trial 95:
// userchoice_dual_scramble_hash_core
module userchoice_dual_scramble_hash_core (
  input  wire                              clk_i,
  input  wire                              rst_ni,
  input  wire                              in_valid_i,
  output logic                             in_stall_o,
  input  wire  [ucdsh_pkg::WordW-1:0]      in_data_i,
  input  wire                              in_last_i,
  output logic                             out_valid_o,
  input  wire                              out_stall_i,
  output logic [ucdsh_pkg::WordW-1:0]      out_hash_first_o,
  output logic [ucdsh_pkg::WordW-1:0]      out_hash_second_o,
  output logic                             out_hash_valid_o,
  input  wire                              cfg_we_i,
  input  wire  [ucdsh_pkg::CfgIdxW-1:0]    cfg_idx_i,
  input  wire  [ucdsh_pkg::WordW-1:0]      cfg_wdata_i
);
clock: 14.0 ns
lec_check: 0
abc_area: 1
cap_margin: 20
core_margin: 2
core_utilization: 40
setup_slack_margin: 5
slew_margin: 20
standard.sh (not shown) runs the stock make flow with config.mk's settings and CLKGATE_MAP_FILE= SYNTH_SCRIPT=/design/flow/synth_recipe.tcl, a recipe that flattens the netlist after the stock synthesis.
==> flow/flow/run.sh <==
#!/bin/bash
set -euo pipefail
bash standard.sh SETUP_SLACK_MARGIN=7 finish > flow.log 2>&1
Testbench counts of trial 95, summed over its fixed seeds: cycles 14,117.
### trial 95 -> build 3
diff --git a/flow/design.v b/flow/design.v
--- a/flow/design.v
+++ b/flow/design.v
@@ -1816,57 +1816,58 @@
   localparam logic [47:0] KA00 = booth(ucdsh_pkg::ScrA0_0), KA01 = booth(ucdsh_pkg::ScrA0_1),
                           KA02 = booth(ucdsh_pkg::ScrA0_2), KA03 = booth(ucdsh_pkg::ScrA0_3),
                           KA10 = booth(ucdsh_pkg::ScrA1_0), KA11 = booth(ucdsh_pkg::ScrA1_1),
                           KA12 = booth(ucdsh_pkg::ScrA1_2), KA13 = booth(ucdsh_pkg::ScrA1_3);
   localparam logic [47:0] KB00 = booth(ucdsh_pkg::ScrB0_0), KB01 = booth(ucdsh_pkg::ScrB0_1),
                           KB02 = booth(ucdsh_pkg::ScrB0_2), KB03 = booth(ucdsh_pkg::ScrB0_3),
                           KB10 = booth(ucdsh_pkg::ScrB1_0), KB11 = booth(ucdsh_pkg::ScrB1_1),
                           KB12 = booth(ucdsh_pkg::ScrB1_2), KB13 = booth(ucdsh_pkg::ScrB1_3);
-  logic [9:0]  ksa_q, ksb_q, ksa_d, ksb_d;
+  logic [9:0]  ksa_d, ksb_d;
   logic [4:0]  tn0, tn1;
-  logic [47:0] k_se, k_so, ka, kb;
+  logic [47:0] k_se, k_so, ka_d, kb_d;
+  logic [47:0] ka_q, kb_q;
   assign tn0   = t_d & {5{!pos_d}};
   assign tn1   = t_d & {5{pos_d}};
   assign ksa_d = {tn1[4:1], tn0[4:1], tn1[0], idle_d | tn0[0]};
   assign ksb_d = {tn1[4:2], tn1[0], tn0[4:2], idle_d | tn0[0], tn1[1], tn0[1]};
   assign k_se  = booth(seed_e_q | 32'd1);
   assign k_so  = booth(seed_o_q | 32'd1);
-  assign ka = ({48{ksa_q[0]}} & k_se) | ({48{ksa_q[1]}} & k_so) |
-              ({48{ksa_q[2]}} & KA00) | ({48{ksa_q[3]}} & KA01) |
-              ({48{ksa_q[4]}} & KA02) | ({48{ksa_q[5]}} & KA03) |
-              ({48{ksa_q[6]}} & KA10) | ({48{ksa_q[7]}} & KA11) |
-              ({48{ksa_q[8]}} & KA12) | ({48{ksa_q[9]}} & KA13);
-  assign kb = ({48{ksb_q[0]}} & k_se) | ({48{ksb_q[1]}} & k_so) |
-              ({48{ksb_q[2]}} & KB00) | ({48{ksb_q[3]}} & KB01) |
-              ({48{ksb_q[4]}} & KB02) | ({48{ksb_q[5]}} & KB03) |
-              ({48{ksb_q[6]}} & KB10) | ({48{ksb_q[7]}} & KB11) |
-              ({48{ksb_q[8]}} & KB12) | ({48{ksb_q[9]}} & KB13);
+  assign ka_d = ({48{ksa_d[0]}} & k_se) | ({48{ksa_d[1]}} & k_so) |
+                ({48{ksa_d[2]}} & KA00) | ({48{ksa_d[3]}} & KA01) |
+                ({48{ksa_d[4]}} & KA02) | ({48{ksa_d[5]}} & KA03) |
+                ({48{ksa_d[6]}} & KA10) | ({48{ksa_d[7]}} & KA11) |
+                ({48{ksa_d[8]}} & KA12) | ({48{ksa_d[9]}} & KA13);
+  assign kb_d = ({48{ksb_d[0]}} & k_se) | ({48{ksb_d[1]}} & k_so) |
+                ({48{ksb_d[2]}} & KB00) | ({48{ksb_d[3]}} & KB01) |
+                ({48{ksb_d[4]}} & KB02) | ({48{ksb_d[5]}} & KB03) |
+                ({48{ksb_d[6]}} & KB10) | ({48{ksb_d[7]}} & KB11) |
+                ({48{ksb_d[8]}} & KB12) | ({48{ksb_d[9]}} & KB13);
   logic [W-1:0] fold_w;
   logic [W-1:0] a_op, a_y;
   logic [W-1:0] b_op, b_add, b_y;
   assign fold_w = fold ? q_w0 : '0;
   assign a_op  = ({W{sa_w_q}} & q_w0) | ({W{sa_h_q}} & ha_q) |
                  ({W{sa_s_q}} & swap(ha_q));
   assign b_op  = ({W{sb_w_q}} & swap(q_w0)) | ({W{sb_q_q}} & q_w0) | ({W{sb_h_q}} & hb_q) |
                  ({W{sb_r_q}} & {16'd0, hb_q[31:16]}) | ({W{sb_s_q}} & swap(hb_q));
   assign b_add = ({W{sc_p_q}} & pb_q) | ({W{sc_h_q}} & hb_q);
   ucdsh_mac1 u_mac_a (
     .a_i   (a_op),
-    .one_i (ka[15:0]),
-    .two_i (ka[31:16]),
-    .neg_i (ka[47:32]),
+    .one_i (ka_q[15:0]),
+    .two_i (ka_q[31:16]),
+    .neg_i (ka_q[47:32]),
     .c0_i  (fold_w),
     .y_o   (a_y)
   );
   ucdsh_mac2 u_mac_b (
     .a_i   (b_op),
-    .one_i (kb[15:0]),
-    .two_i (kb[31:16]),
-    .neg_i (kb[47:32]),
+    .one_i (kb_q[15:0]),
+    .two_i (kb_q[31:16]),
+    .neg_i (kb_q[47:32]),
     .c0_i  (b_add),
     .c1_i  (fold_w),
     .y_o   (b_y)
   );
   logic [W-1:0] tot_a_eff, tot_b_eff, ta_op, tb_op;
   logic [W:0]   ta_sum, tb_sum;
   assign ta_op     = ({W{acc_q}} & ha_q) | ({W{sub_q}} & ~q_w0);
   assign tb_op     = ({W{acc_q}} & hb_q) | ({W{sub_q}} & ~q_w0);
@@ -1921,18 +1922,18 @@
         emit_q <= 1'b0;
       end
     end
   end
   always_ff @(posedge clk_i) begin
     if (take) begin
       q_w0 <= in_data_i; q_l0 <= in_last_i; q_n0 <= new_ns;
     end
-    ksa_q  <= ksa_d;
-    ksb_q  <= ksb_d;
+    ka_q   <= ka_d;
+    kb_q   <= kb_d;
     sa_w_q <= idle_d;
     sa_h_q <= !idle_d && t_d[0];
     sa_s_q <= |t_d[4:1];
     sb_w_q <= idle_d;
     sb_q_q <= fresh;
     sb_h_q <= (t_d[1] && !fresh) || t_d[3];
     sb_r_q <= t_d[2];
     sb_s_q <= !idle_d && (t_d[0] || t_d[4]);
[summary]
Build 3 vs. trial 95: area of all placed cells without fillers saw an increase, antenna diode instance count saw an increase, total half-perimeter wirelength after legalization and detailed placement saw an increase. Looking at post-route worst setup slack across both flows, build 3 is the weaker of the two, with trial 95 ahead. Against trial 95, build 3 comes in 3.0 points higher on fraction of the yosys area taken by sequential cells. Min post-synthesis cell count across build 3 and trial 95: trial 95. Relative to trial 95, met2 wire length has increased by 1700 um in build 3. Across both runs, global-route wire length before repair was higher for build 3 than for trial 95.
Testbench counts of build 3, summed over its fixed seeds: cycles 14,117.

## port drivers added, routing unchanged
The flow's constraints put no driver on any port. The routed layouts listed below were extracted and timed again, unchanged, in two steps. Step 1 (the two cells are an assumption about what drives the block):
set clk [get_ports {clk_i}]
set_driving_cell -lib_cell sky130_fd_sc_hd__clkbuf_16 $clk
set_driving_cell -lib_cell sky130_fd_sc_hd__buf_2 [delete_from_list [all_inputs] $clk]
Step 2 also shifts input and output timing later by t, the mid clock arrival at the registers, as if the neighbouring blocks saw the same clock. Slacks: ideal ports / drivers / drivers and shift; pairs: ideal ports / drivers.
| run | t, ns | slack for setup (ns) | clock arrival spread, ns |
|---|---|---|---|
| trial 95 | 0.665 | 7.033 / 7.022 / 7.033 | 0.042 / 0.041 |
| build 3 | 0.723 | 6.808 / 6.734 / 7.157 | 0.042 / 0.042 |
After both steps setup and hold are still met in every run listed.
====================
Work out how many lines of the material above contain "listed", then write that number alone.

2